# Follicle growth



## dojiejo (Jul 2, 2013)

Hi everyone.

Hoping someone can offer some reassurance (you would think that being my 8th IUI cycle I would be a pro at this!). I started an stimulated IUI cycle on the 19th February. I had a scan on the 26th to check my follicle growth and had x2 follicles at 10mm, at this point in previous cycles my follicles would be bigger 14-15mm, the clinic decided to scan me on the 28th just to keep an eye on everything. I was very surprised that my follicle had grown to 24mm and that they were happy for me to trigger and have IUI on the 1st March. I had said numerous times that I was very surprised that my follicle had grown from 10mm to 24mm in 2 days and no one seemed to phased by this (the other follicle was 15mm).
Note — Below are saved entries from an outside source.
Source: an optimization exercise on an open RTL-to-GDS flow (aim: small area and a short achievable clock period). Production flows keep margins and buffers that such runs may drop.
Function was checked by simulation only, so behaviour that the tests miss may differ from the original.
Power is estimated from default activity; no workload was simulated.

--- flow/config.mk ---
export PLATFORM = sky130hd
export DESIGN_NAME = pocsag_rx
export DESIGN_NICKNAME = pocsag_rx
export VERILOG_FILES = /design/flow/design.v
export SDC_FILE = /design/flow/constraint.sdc
export NUM_CORES = 4
export LEC_CHECK = 0
export CAP_MARGIN = 20
export CORE_MARGIN = 2
export CORE_UTILIZATION = 40
export CTS_BUF_LIST = sky130_fd_sc_hd__clkbuf_8
export SLEW_MARGIN = 20
export SYNTH_HIERARCHICAL = 1
export TNS_END_PERCENT = 60
--- flow/constraint.sdc ---
create_clock -name core_clock -period 12.0 [get_ports {clk}]
set_input_delay 2.4000 -clock core_clock [delete_from_list [all_inputs] [get_ports {clk}]]
set_output_delay 2.4000 -clock core_clock [all_outputs]
set_load 0.01 [all_outputs]
--- flow/design.v ---
module slc_upd (
    input  wire        v,
    input  wire        vg,         
    input  wire        l,
    input  wire [22:0] magp,
    input  wire [24:0] c,
    input  wire [15:0] s,
    input  wire [15:0] q,
    input  wire        ci,
    input  wire        sg,
    input  wire        c7,         
    output wire [22:0] magp_n,
    output wire [24:0] c_n,
    output wire [24:0] rs,
    output wire [24:0] rk
);
    wire [15:0] mv = magp[22:7] & {16{vg}};
    wire [15:0] x  = ~q & {16{vg}};
    wire [8:0]  ah = x[15:7];
    wire [24:0] sa, ka;
    csa_row #(.W(25)) u_ra (
        .x (~c),
        .y ({{3{s[15]}}, s, 6'd0}),
        .z ({{9{q[15]}}, q}),
        .s (sa),
        .k (ka)
    );
    wire [24:0] kx = {ka[23:0], ci};
    wire [16:0] ch;
    wire [15:0] kq;
    assign ch[0] = 1'b0;
    genvar i;
    generate
        for (i = 0; i < 16; i = i + 1) begin : g_q
            if (i < 9) begin : g_4
                c42 u_c (.a(mv[i]), .b(ah[i]), .c(sa[i]), .d(kx[i]), .ci(ch[i]),
                         .co(ch[i+1]), .s(rs[i]), .k(kq[i]));
            end else begin : g_3
                c42z u_c (.a(mv[i]), .c(sa[i]), .d(kx[i]), .ci(ch[i]),
                          .co(ch[i+1]), .s(rs[i]), .k(kq[i]));
            end
        end
    endgenerate
    wire [24:16] hk;
    csa_row #(.W(1)) u_f16 (.x(sa[16]), .y(kx[16]), .z(ch[16]), .s(rs[16]), .k(hk[16]));
    generate
        for (i = 17; i < 25; i = i + 1) begin : g_h
            cl_x2  u_s (.a(sa[i]), .b(kx[i]), .y(rs[i]));
            cl_and u_k (.a(sa[i]), .b(kx[i]), .y(hk[i]));
        end
    endgenerate
    assign rk = {hk[23:16], kq, c7};
    wire [24:0] rsum;
    pfx_add #(.W(25)) u_c (.x(rs), .y(rk), .ci(1'b0), .s(rsum));
    slc_magp u_m (.magp(magp), .x(x), .sg(sg), .mv(mv), .c7(c7), .magp_n(magp_n));
    assign c_n = (v & l) ? {2'b00, magp_n} : ~rsum;
endmodule
module slc_magp (
    input  wire [22:0] magp,
    input  wire [15:0] x,
    input  wire        sg,
    input  wire [15:0] mv,
    input  wire        c7,
    output wire [22:0] magp_n
);
    wire [22:0] s1, k1, s2, k2;
    wire [22:0] k1x = {k1[21:0], ~c7};
    genvar i;
    generate
        for (i = 0; i < 23; i = i + 1) begin : g_r
            if (i < 9) begin : g_1f
                wire h;
                cl_x2   u_h (.a(magp[i]), .b(x[i]), .y(h));
                cl_xn2  u_s (.a(h), .b(x[i+7]), .y(s1[i]));
                cl_majn u_k (.a(magp[i]), .b(x[i]), .cn(x[i+7]), .y(k1[i]));
            end else if (i < 16) begin : g_1o
                cl_xn2 u_s (.a(magp[i]), .b(x[i]), .y(s1[i]));
                cl_or  u_k (.a(magp[i]), .b(x[i]), .y(k1[i]));
            end else begin : g_1c
                cl_inv u_s (.a(magp[i]), .y(s1[i]));
                assign k1[i] = magp[i];
            end
            if (i < 16) begin : g_2f
                wire h;
                cl_x2   u_h (.a(s1[i]), .b(k1x[i]), .y(h));
                cl_xn2  u_s (.a(h), .b(mv[i]), .y(s2[i]));
                cl_majn u_k (.a(s1[i]), .b(k1x[i]), .cn(mv[i]), .y(k2[i]));
            end else begin : g_2o
                cl_xn2 u_s (.a(s1[i]), .b(k1x[i]), .y(s2[i]));
                cl_or  u_k (.a(s1[i]), .b(k1x[i]), .y(k2[i]));
            end
        end
    endgenerate
    pfx_add #(.W(23)) u_a (.x(s2), .y({k2[21:0], sg}), .ci(1'b1), .s(magp_n));
endmodule
module slc_dec (
    input  wire [15:0] s,
    input  wire [24:0] rs,
    input  wire [24:0] rk,
    input  wire        dv,
    input  wire        in_pre,
    input  wire        in_sync,
    input  wire        m0,
    input  wire        m1,
    input  wire        sm,
    output wire        b_n,        
    output wire        pre_dn,
    output wire        sync_dn
);
    wire        sg = s[15];
    wire [24:0] xs = {{3{sg}}, s, 6'd0};
    wire [24:0] qs = {{9{1'b1}}, s ^ {16{~sg}}};
    wire [24:0] t;
    wire [25:0] ch;            
    assign ch[0] = 1'b0;
    genvar i;
    generate
        for (i = 0; i < 25; i = i + 1) begin : g_c
            if (i < 6) begin : g_z
                c42zt u_c (.a(rs[i]), .c(rk[i]), .e(s[i]), .sg(sg), .co(ch[i+1]), .t(t[i]));
            end else if (i < 16) begin : g_m
                c42ts u_c (.a(rs[i]), .b(rk[i]), .c(s[i-6]), .e(s[i]), .sg(sg),
                           .co(ch[i+1]), .t(t[i]));
            end else begin : g_f
                c42t1 u_c (.a(rs[i]), .b(rk[i]), .c(xs[i]), .co(ch[i+1]), .t(t[i]));
            end
        end
    endgenerate
    wire [23:0] g, p;
    generate
        for (i = 0; i < 24; i = i + 1) begin : g_pg
            if (i == 0) begin : g_0
                pg0 u_p (.t(t[0]), .c(ch[0]), .k(~sg), .g(g[0]), .p(p[0]));
            end else if (i < 17) begin : g_i
                pgk u_p (.t(t[i]), .c(ch[i]), .tp(t[i-1]), .cp(ch[i-1]), .dp(qs[i-1]),
                         .g(g[i]), .p(p[i]));
            end else begin : g_i1
                pgk1 u_p (.t(t[i]), .c(ch[i]), .tp(t[i-1]), .cp(ch[i-1]), .g(g[i]), .p(p[i]));
            end
        end
    endgenerate
    wire glo, ghin, phin, c24;
    pfx_gtree_gp #(.W(16)) u_tl (.g(g[15:0]), .p(p[15:0]), .co(glo), .po());
    pfx_gtree_gp #(.W(8))  u_th (.g(g[23:16]), .p(p[23:16]), .co(ghin), .po(phin));
    cl_node #(.PI(1), .PJ(0)) u_tj (.gi(ghin), .pi(phin), .gj(glo), .pj(1'b0), .go(c24), .po());
    wire tt;                   
    top24 u_top (.t(t[24]), .c(ch[24]), .tp(t[23]), .cp(ch[23]), .y(tt));
    wire pa = dv & in_pre  & (tt ? m1 : m0);
    wire pb = dv & in_pre  & (tt ? m0 : m1);
    wire sa = dv & in_sync & sm & ~tt;
    wire sb = dv & in_sync & sm &  tt;
    cl_muxi u_b  (.s(c24), .a(~tt), .b(tt), .y(b_n));
    cl_muxi u_pf (.s(c24), .a(pb), .b(pa), .y(pre_dn));
    cl_muxi u_sf (.s(c24), .a(sb), .b(sa), .y(sync_dn));
endmodule
module c42t (
    input  wire a, input wire b, input wire c, input wire d,
    output wire co, output wire t
);
    wire ab, cd;
    cl_x2  u_ab (.a(a), .b(b), .y(ab));
    cl_x2  u_cd (.a(c), .b(d), .y(cd));
    cl_x2  u_t  (.a(ab), .b(cd), .y(t));
    cl_maj u_co (.a(a), .b(b), .c(c), .y(co));
endmodule
module c42ts (
    input  wire a, input wire b, input wire c, input wire e, input wire sg,
    output wire co, output wire t
);
    wire ab, abs_, ce;
    cl_x2  u_ab (.a(a), .b(b), .y(ab));
    cl_xn2 u_as (.a(ab), .b(sg), .y(abs_));
    cl_x2  u_ce (.a(c), .b(e), .y(ce));
    cl_x2  u_t  (.a(abs_), .b(ce), .y(t));
    cl_maj u_co (.a(a), .b(b), .c(c), .y(co));
endmodule
module c42zt (
    input  wire a, input wire c, input wire e, input wire sg,
    output wire co, output wire t
);
    wire ac, acs;
    cl_x2  u_ac (.a(a), .b(c), .y(ac));
    cl_xn2 u_as (.a(ac), .b(sg), .y(acs));
    cl_x2  u_t  (.a(acs), .b(e), .y(t));
    cl_and u_co (.a(a), .b(c), .y(co));
endmodule
module pgk (
    input  wire t, input wire c, input wire tp, input wire cp, input wire dp,
    output wire g, output wire p
);
    wire sm = t ^ c;
    wire kp = tp ? cp : dp;
    assign g = sm & kp;
    assign p = sm | kp;
endmodule
module pg0 (
    input  wire t, input wire c, input wire k,
    output wire g, output wire p
);
    wire sm = t ^ c;
    assign g = sm & k;
    assign p = sm | k;
endmodule
module top24 (
    input  wire t, input wire c, input wire tp, input wire cp,
    output wire y
);
    assign y = t ^ c ^ (~tp | cp);
endmodule
module pgk1 (
    input  wire t, input wire c, input wire tp, input wire cp,
    output wire g, output wire p
);
    wire sm = t ^ c;
    wire kp = ~tp | cp;
    assign g = sm & kp;
    assign p = sm | kp;
endmodule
Now I am a little stressed that something must have been wrong for the follicle to grow so rapidly (I have never had such rapid growth in all of my cycles!).


----------



## Ask1980 (Feb 7, 2015)

Hiya I realise its a good while since you posted and hope youre doing ok! Great to see you on here again! I had this with cycle 7 and the chem preg and it was too high levels of Gonal f so for our last cycle i asked to reduce them to the minimum which clearly worked as we got bfp which stuck even tho i stimmed for longer! ask to reduce your meds next cycle and up them if you need to during it! x


----------



## dojiejo (Jul 2, 2013)

Hi Ask1980 how is everything going? Thanks for the reply. I ended up with a cyst on when they scanned me post this cycle so I am pretty certain it must have been that. The clinic think that the large follicle and the cyst were on different sides, however I am not convinced.


----------